North Star raised a hand, resolutely ignoring their flinch as he did so, and pointed northeast.

"f ar m," he forced out. Using his voice would be essential, so he better start now. "th e  c e ll ar." Ace thought for a moment, then nodded.

"Yes, go to Star's parents. They know their way around these visits."

The deputy breathed in, breathed out, and started out of town. They patted Star on the arm as they passed.

"Don't do anything stupid," they said with a knowing smile. He winked and made a finger gun.

And then they started running. And then they were gone.

Star had the inexplicable urge to follow them. But the footsteps were getting closer.

Ace turned to him. "Go find Ceroba. If the Captain arrives before you come back, I will stall her." Those words had him feeling a type of fear he'd never known before. He turned and fled into the diner, where his friend was sure to be at this time.

He got half a dozen greetings as he burst inside, none of which he paid back as he beelined for the fox across the room.

She took one look at him and stood, leaving her water on the counter. "What is it?"

He tried to say what Ace had said - The Captain is coming - but all that came out were sharp, cracking noises. She put a hand on his shoulder.

"Breathe, Starlo. What happened?"

He took a breath. All he had to say was the one word, and she would understand. Bit by bit, it crawled from his vines. Bit by bit, her grip tightened.

They left the Saloon together, feigning calm, and saw a woman clad in pure steel armor jogging towards the town entrance.

Ace was already talking, putting everything into the performance he had to put on. This was a town of showmanship. But this woman knew that already.

Blue scales. Red hair. One missing eye.

The Captain of the Royal Guard.

Undyne.

Starlo hunched behind Ceroba and hid his face.
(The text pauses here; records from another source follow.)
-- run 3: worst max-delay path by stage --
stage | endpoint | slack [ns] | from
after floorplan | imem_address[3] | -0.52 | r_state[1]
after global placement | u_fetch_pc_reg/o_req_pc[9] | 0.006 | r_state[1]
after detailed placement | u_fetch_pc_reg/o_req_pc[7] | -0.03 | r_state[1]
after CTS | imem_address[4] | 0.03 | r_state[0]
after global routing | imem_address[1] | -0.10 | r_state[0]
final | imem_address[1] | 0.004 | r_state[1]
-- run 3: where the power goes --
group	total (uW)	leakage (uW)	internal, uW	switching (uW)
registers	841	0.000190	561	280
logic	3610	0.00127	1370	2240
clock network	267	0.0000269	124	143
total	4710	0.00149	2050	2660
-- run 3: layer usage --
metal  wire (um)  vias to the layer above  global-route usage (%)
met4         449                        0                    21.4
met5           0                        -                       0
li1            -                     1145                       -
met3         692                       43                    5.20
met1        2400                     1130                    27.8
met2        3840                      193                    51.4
--- src/rtl/count_sequence_checker_sat_counter.sv ---
// rtl/count_sequence_checker_sat_counter.sv - saturating incrementer holding at all-ones
module sat_counter #(
  parameter int W = 8
) (
  input  logic         clk,
  input  logic         clear,
  input  logic         inc,
  output logic [W-1:0] count
);
  localparam logic [W-1:0] ONE = W'(1);

  always_ff @(posedge clk or posedge clear) begin
    if (clear) begin
      count <= '0;
    end else if (inc && (count != '1)) begin
      count <= count + ONE;
    end
  end
endmodule
## src/rtl/hazard_pkg.sv

```systemverilog
// ============================================================================
// Module  : hazard_pkg
// Brief   : Shared types and constants for the pipeline hazard controller:
//           FSM state encoding, register-index width, stall-counter width and
//           the register-match helper used by the hazard detectors.
// Revision: 1.0 - initial release
// ============================================================================
`default_nettype none

package hazard_pkg;

    // Architectural register index width (32 GPRs)
    localparam int REG_W = 5;

    // Stall performance counter width
    localparam int CNT_W = 32;

    // Memory-wait FSM
    typedef enum logic [0:0] {
        ST_RUN   = 1'b0,
        ST_MWAIT = 1'b1
    } state_t;

    // A source register collides with the EX destination only when it is a
    // real register; r0 is hard-wired to zero and never creates a dependency.
    function automatic logic reg_match(
        input logic [REG_W-1:0] src,
        input logic [REG_W-1:0] wreg
    );
        return (src != '0) && (src == wreg);
    endfunction

endpackage

`default_nettype wire

```

## src/rtl/sat_counter.sv

```systemverilog
// ============================================================================
// Module  : sat_counter
// Brief   : Up-counter with synchronous clear that sticks at all-ones instead
//           of wrapping.
// Revision: 1.0 - initial release
// ============================================================================
`default_nettype none

module sat_counter
    import hazard_pkg::*;
#(
    parameter int WIDTH = CNT_W
) (
    input  logic             clk,
    input  logic             rst,
    input  logic             i_en,
    output logic [WIDTH-1:0] o_count
);

    logic [WIDTH-1:0] r_count;
    logic             w_sat;

    assign w_sat   = &r_count;
    assign o_count = r_count;

    // Count enabled cycles, clearing on reset and holding once saturated
    always_ff @(posedge clk) begin
        if (rst) begin
            r_count <= '0;
        end else if (i_en && !w_sat) begin
            r_count <= r_count + WIDTH'(1);
        end
    end

endmodule

`default_nettype wire

```

## src/rtl/hazard_ctrl.sv

```systemverilog
// ============================================================================
// Module  : hazard_ctrl
// Brief   : Pipeline hazard controller. Arbitrates data-memory wait states,
//           taken branches, load-use / JR data hazards and unconditional
//           jumps into PC / IF-ID enables, flush and hold controls.
//           Priority: mem stall > branch taken > load-use/JR > J/JR.
//           Optional build macro HAZARD_PERF_CNT_EN adds a saturating count
//           of cycles in which the PC was held; otherwise stall_cycles is 0.
// Revision: 1.0 - initial release
// ============================================================================
`default_nettype none

module hazard_ctrl
    import hazard_pkg::*;
(
    input  logic             clk,
    input  logic             reset,
    input  logic [REG_W-1:0] id_rs,
    input  logic [REG_W-1:0] id_rt,
    input  logic             id_uses_rs,
    input  logic             id_uses_rt,
    input  logic             id_j,
    input  logic             id_jr,
    input  logic             ex_memread,
    input  logic             ex_regwrite,
    input  logic [REG_W-1:0] ex_wreg,
    input  logic             ex_branch_taken,
    input  logic             mem_req,
    input  logic             mem_ready,
    output logic             pc_write,
    output logic             ifid_write,
    output logic             ifid_flush,
    output logic             idex_flush,
    output logic             pipe_hold,
    output logic [CNT_W-1:0] stall_cycles
);

    state_t r_state;
    state_t w_state_next;

    logic w_rs_match;
    logic w_rt_match;
    logic w_load_use;
    logic w_jr_haz;
    logic w_data_haz;
    logic w_jump;
    logic w_mem_stall;

    // Hazard detection against the EX-stage destination
    assign w_rs_match  = reg_match(id_rs, ex_wreg);
    assign w_rt_match  = reg_match(id_rt, ex_wreg);
    assign w_load_use  = ex_memread &&
                         ((id_uses_rs && w_rs_match) || (id_uses_rt && w_rt_match));
    // JR reads its target in ID, so any in-flight producer of rs must drain
    assign w_jr_haz    = id_jr && ex_regwrite && w_rs_match;
    assign w_data_haz  = w_load_use || w_jr_haz;
    assign w_jump      = id_j || (id_jr && !w_jr_haz);

    // A zero-wait access (req and ready together in RUN) does not stall
    assign w_mem_stall = ((r_state == ST_RUN)   && mem_req && !mem_ready) ||
                         ((r_state == ST_MWAIT) && !mem_ready);

    // FSM state register; reset abandons any pending memory wait
    always_ff @(posedge clk) begin
        if (reset) begin
            r_state <= ST_RUN;
        end else begin
            r_state <= w_state_next;
        end
    end

    // Next-state and prioritised pipeline controls
    always_comb begin
        w_state_next = r_state;
        pc_write     = 1'b1;
        ifid_write   = 1'b1;
        ifid_flush   = 1'b0;
        idex_flush   = 1'b0;
        pipe_hold    = 1'b0;

        case (r_state)
            ST_RUN: begin
                if (mem_req && !mem_ready) begin
                    w_state_next = ST_MWAIT;
                end
            end
            ST_MWAIT: begin
                if (mem_ready) begin
                    w_state_next = ST_RUN;
                end
            end
            default: begin
                w_state_next = ST_RUN;
            end
        endcase

        if (reset) begin
            // Keep fetch frozen and both front registers squashed to NOPs
            w_state_next = ST_RUN;
            pc_write     = 1'b0;
            ifid_write   = 1'b0;
            ifid_flush   = 1'b1;
            idex_flush   = 1'b1;
        end else if (w_mem_stall) begin
            // Freeze the whole pipe; nothing may be squashed while frozen
            pc_write     = 1'b0;
            ifid_write   = 1'b0;
            pipe_hold    = 1'b1;
        end else if (ex_branch_taken) begin
            // Redirect fetch and kill the two younger wrong-path instructions
            ifid_flush   = 1'b1;
            idex_flush   = 1'b1;
        end else if (w_data_haz) begin
            // Hold PC and IF/ID, insert one bubble into EX
            pc_write     = 1'b0;
            ifid_write   = 1'b0;
            idex_flush   = 1'b1;
        end else if (w_jump) begin
            // Jump target resolves in ID; drop the sequential fetch
            ifid_flush   = 1'b1;
        end
    end

`ifdef HAZARD_PERF_CNT_EN
    logic w_cnt_en;

    assign w_cnt_en = !reset && !pc_write;

    sat_counter #(
        .WIDTH (CNT_W)
    ) u_stall_cnt (
        .clk     (clk),
        .rst     (reset),
        .i_en    (w_cnt_en),
        .o_count (stall_cycles)
    );
`else
    assign stall_cycles = '0;
`endif

endmodule

`default_nettype wire

```
`src/rtl/tamagotchi_btn_cond.sv`:
```
// Button conditioner for the pet FSM.
// Four channels (health, food, reset, test). Each one runs 2-FF sync -> debounce FSM.
// The reset and test channels also detect a long hold and emit a one-cycle strobe.
// Channel index map: 0 = salud, 1 = ali, 2 = rst, 3 = test.
module tamagotchi_btn_cond #(
  parameter bit          ACT_LOW      = 1'b1,
  parameter int unsigned DEBOUNCE_CYC = 1_000_000,
  parameter int unsigned HOLD_CYC     = 250_000_000
) (
  input  logic clk,
  input  logic rst_n,
  input  logic salud_raw,
  input  logic ali_raw,
  input  logic rst_raw,
  input  logic test_raw,
  output logic btn_salud,
  output logic btn_ali,
  output logic salud_pulse,
  output logic ali_pulse,
  output logic btn_reset,
  output logic btn_test,
  output logic hold_active
);

  localparam int unsigned NumCh = 4;
  localparam int unsigned CW    = $clog2(DEBOUNCE_CYC + 1);
  localparam int unsigned HW    = $clog2(HOLD_CYC + 1);

  localparam logic [CW-1:0] DbMax    = CW'(DEBOUNCE_CYC);
  localparam logic [CW-1:0] DbOne    = CW'(1);
  localparam logic [HW-1:0] HoldMax  = HW'(HOLD_CYC);
  localparam logic [HW-1:0] HoldLast = HW'(HOLD_CYC - 1);

  // Only the reset and test channels do long-hold detection.
  localparam logic [NumCh-1:0] IsLong = 4'b1100;

  typedef enum logic [2:0] {
    StIdle,
    StDbPress,
    StPressed,
    StFired,
    StDbRel
  } state_e;

  logic [NumCh-1:0] raw;
  logic [NumCh-1:0] sync1_q;
  logic [NumCh-1:0] sync2_q;
  logic [NumCh-1:0] pressed;

  state_e           state_q      [NumCh];
  logic [CW-1:0]    cnt_q        [NumCh];
  logic [HW-1:0]    hcnt_q       [NumCh];
  logic             from_fired_q [NumCh];

  logic [NumCh-1:0] accept;
  logic [NumCh-1:0] fire_req;
  logic             rst_fire;
  logic             test_fire;

  logic [1:0]       pulse_q;
  logic             btn_reset_q;
  logic             btn_test_q;

  assign raw = {test_raw, rst_raw, ali_raw, salud_raw};

  // Two-stage synchronizer; reset loads the released (not-pressed) pin level.
  always_ff @(posedge clk) begin
    if (!rst_n) begin
      sync1_q <= {NumCh{ACT_LOW}};
      sync2_q <= {NumCh{ACT_LOW}};
    end else begin
      sync1_q <= raw;
      sync2_q <= sync1_q;
    end
  end

  assign pressed = sync2_q ^ {NumCh{ACT_LOW}};

  // Press acceptance and long-hold fire requests, decoded from current state.
  always_comb begin
    accept   = '0;
    fire_req = '0;
    for (int c = 0; c < NumCh; c++) begin
      accept[c]   = (state_q[c] == StDbPress) && pressed[c] && (cnt_q[c] == DbMax);
      fire_req[c] = IsLong[c] && (state_q[c] == StPressed) && pressed[c] &&
                    (hcnt_q[c] == HoldLast);
    end
  end

  // Reset wins a same-cycle tie; the test channel still moves to FIRED silently.
  assign rst_fire  = fire_req[2];
  assign test_fire = fire_req[3] & ~fire_req[2];

  // Per-channel debounce / long-hold FSM plus registered strobes.
  always_ff @(posedge clk) begin
    if (!rst_n) begin
      for (int c = 0; c < NumCh; c++) begin
        state_q[c]      <= StIdle;
        cnt_q[c]        <= '0;
        hcnt_q[c]       <= '0;
        from_fired_q[c] <= 1'b0;
      end
      pulse_q     <= '0;
      btn_reset_q <= 1'b0;
      btn_test_q  <= 1'b0;
    end else begin
      pulse_q     <= accept[1:0];
      btn_reset_q <= rst_fire;
      btn_test_q  <= test_fire;
      for (int c = 0; c < NumCh; c++) begin
        unique case (state_q[c])
          StIdle: begin
            if (pressed[c]) begin
              state_q[c] <= StDbPress;
              cnt_q[c]   <= DbOne;
            end
          end
          StDbPress: begin
            if (!pressed[c]) begin
              state_q[c] <= StIdle;
              cnt_q[c]   <= '0;
            end else if (accept[c]) begin
              state_q[c]      <= StPressed;
              cnt_q[c]        <= '0;
              hcnt_q[c]       <= '0;
              from_fired_q[c] <= 1'b0;
            end else if (cnt_q[c] != DbMax) begin
              cnt_q[c] <= cnt_q[c] + DbOne;
            end
          end
          StPressed: begin
            if (!pressed[c]) begin
              state_q[c]      <= StDbRel;
              cnt_q[c]        <= DbOne;
              from_fired_q[c] <= 1'b0;
            end else if (fire_req[c]) begin
              state_q[c] <= StFired;
            end else if (IsLong[c] && (hcnt_q[c] != HoldMax)) begin
              hcnt_q[c] <= hcnt_q[c] + HW'(1);
            end
          end
          StFired: begin
            if (!pressed[c]) begin
              state_q[c]      <= StDbRel;
              cnt_q[c]        <= DbOne;
              from_fired_q[c] <= 1'b1;
            end
          end
          StDbRel: begin
            // A bounce back to pressed resumes where we were; hold progress is kept.
            if (pressed[c]) begin
              state_q[c] <= from_fired_q[c] ? StFired : StPressed;
              cnt_q[c]   <= '0;
            end else if (cnt_q[c] == DbMax) begin
              state_q[c]      <= StIdle;
              cnt_q[c]        <= '0;
              hcnt_q[c]       <= '0;
              from_fired_q[c] <= 1'b0;
            end else begin
              cnt_q[c] <= cnt_q[c] + DbOne;
            end
          end
          default: begin
            state_q[c] <= StIdle;
            cnt_q[c]   <= '0;
            hcnt_q[c]  <= '0;
          end
        endcase
      end
    end
  end

  assign btn_salud   = (state_q[0] == StPressed) || (state_q[0] == StDbRel);
  assign btn_ali     = (state_q[1] == StPressed) || (state_q[1] == StDbRel);
  assign salud_pulse = pulse_q[0];
  assign ali_pulse   = pulse_q[1];
  assign btn_reset   = btn_reset_q;
  assign btn_test    = btn_test_q;

  // Armed-but-not-fired indication for the two long-hold channels.
  assign hold_active = (state_q[2] == StPressed) ||
                       ((state_q[2] == StDbRel) && !from_fired_q[2]) ||
                       (state_q[3] == StPressed) ||
                       ((state_q[3] == StDbRel) && !from_fired_q[3]);

endmodule

```
`config.mk`:
```
export PLATFORM = sky130hd
export DESIGN_NAME = tamagotchi_btn_cond
export DESIGN_NICKNAME = d
export VERILOG_FILES = /design/src/rtl/tamagotchi_btn_cond.sv
export SDC_FILE = /design/constraint.sdc
export NUM_CORES = 1
export LEC_CHECK = 0
export ABC_AREA = 1
export BUFFER_PORTS_ARGS = -buffer_cell sky130_fd_sc_hd__buf_2
export CAP_MARGIN = 20
export CELL_PAD_IN_SITES_DETAIL_PLACEMENT = 1
export CELL_PAD_IN_SITES_GLOBAL_PLACEMENT = 1
export CORE_UTILIZATION = 45
export DETAILED_ROUTE_END_ITERATION = 10
export HOLD_SLACK_MARGIN = 0.02
export PLACE_DENSITY = 0.85
export SLEW_MARGIN = 20
export SYNTH_ARGS = -nofsm -noshare
export SYNTH_HDL_FRONTEND = slang
export SYNTH_SLANG_ARGS = --single-unit
```
`constraint.sdc`:
```
create_clock -name clk -period 4.6 [get_ports clk]
set_input_delay 0.46 -clock clk [delete_from_list [all_inputs] [get_ports clk]]
set_output_delay 0.46 -clock clk [all_outputs]
set_load 0.02 [all_outputs]
```
==> flow_metrics.env, run 1 <==
export IMPL_ordered_cell_list_for_the_critical_path="inv_1, nand2_1, nor2_1, and2_1, nand3_1, nand2_1, nand3_1, buf_4"
export IMPL_critPathArrivalTime_ps=3060
export IMPL_finalWirelength_um=25710
export IMPL_setup_total_negative_slack_ps=0
export IMPL_post_cts_resized_instances=0
export IMPL_clkLatencyLatePin_ps=430
export IMPL_initial_antenna_violation_count=3
export IMPL_worstHoldPathType="in -> reg"
export IMPL_synth_warnings=0
export IMPL_sequentialPowerShare_pct=49.2
export IMPL_hold_violations=0
export IMPL_number_of_distinct_library_cells_after_synthesis=42
export IMPL_layout_nets=1336
export IMPL_power_leakage_nw=4.315
export IMPL_synth_cells=1297
export IMPL_maximum_number_of_pins_on_one_net_before_global_route_repair=29
export IMPL_floorplan_initialDensity_pct=46.45
export IMPL_type_of_element_launching_the_critical_path="flop"
export IMPL_yosys_top_cells_area="sky130_fd_sc_hd__edfxtp_1, sky130_fd_sc_hd__nor2_1, sky130_fd_sc_hd__nand2_1, sky130_fd_sc_hd__inv_1, sky130_fd_sc_hd__xor2_1"
export IMPL_ys_seq_elements=164
export IMPL_hold_buffers=0
export IMPL_first_iter_violations=400
export IMPL_most_common_layout_cells="sky130_fd_sc_hd__nor2_1, sky130_fd_sc_hd__nand2_1, sky130_fd_sc_hd__inv_1"
export IMPL_clock_path_buffers=2
export IMPL_die_height_um=153.0
export IMPL_post_cts_repair_setup_buffers=0
export IMPL_multiInputGateArea_sq_um=4710
export IMPL_post_dp_cell_area_sq_um=10620
export IMPL_ant_nets=0
export IMPL_layout_commonest_cell="sky130_fd_sc_hd__nor2_1"
export IMPL_io_pins=13
export IMPL_clkPwrFrac_pct=33.9
export IMPL_place_ws_ps=1301
export IMPL_vdd_drop_max_v=0.0002018
export IMPL_clock_tree_root_cell="sky130_fd_sc_hd__clkbuf_16"
export IMPL_placement_rows=54
export IMPL_drcViolationCount=0
export IMPL_path_buf_inv=2
export IMPL_grt_pass1_vias=9051
export IMPL_pwr_density_cell_nw_per_um2=384.2
export IMPL_cts_buffers=17
export IMPL_clkSlewWorstSetupHoldPaths_ps=70
export IMPL_finish_utilization_pct=50.82
export IMPL_final_min_clock_period_ps=2881
export IMPL_p_int_w=0.002956
export IMPL_final_count_of_negative_setup_slack_endpoints=0
export IMPL_gp_routability_congestion=0.8863
export IMPL_syn_nets=1315
export IMPL_critPathSlowestCell="sky130_fd_sc_hd__nand2_1"
export IMPL_cts_tree="yes"
export IMPL_max_stage_delay_ps=560
export IMPL_htree_levels=4
export IMPL_core_area_sq_um=22090
export IMPL_synth_sequential_area_ratio_pct=46.53
export IMPL_final_cell_area_sq_um=11230
export IMPL_path_class="reg -> reg"
export IMPL_sequential_cell_area_sq_um=4775
export IMPL_timing_critical_path_required_ps=4780
export IMPL_mappedNetlistArea_sq_um=10260
export IMPL_post_route_cells_drive_above_1_share_pct=7.062
export IMPL_post_layout_total_power_w=0.004313
export IMPL_area_growth_syn_to_layout_pct=9.400
export IMPL_power_switching_share_pct=31.46
export IMPL_yosysTopAreaCellShare_pct=43.60
export IMPL_die_area_sq_um=23410
export IMPL_drv_max_cap_violation_count=0
export IMPL_die_width_um=153.0
export IMPL_critical_path_peak_fanout=20
export IMPL_fin_worst_skew_ps=12.08
export IMPL_filler_cell_count=2734
export IMPL_cell_type_group_with_the_largest_total_delay_on_the_critical_path="simple AND/OR/NAND/NOR gates"
export IMPL_avgViaCountPerCell=5.358
export IMPL_post_route_fraction_of_the_period_consumed_by_the_critical_path_pct=62.63
export IMPL_status="complete, no violations"
export IMPL_routed_length_per_placed_instance_um=15.94
export IMPL_globalRouteOverflowTotal=0
export IMPL_first_pass_iters=5
export IMPL_hpwlAfterDp_um=18990
export IMPL_maxSlewHeadroom_pct=40.12
export IMPL_dr_total_vias=8643
export IMPL_port_buffer_count=12
export IMPL_clock_fmax_mhz=347.1
export IMPL_power_combinational_fraction_pct=16.9
export IMPL_tightest_slew_ps=896.0
export IMPL_synthDominantAreaCellType="sky130_fd_sc_hd__edfxtp_1"
export IMPL_grt_pass1_wl_um=43480
export IMPL_post_route_worst_setup_slack_ps=1719
export IMPL_postSynthAreaPerCell_sq_um=7.912
export IMPL_cts_sinks=164
export IMPL_overall_global_routing_resource_usage_pct=22.83
export IMPL_grt_setup_unrepaired="no"
export IMPL_netSwitchingPower_w=0.001357
export IMPL_timing_max_transition_violations_final=0
export IMPL_capturing_element_type_of_the_critical_path="flop"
Not because he was scared - although, he was, just for Clover instead of of her - but because a dramatic reveal would hit her all the harder.

The vines had broken him in a way he couldn't comprehend, having no memory of what he used to be. It scared his family, caused Dalv to faint, terrified Clover, set every Wild East resident on edge, and baffled the robots of the Steamworks when he first woke up.

He hated that. But it was for that reason that he knew he could use it to his advantage.

Ceroba glanced at him. He took her hand and nodded.

"Captain Undyne!" She called. The woman looked up.

"Ketsukane," she practically yelled. Starlo narrowed his eyes, barely able to keep from rattling. That name… "Got word that your Sheriff's been MISSING for a month."

Ceroba tightened her grip again. "I know how you feel about this place, ma'am. But trust me when I say that everything is fine here."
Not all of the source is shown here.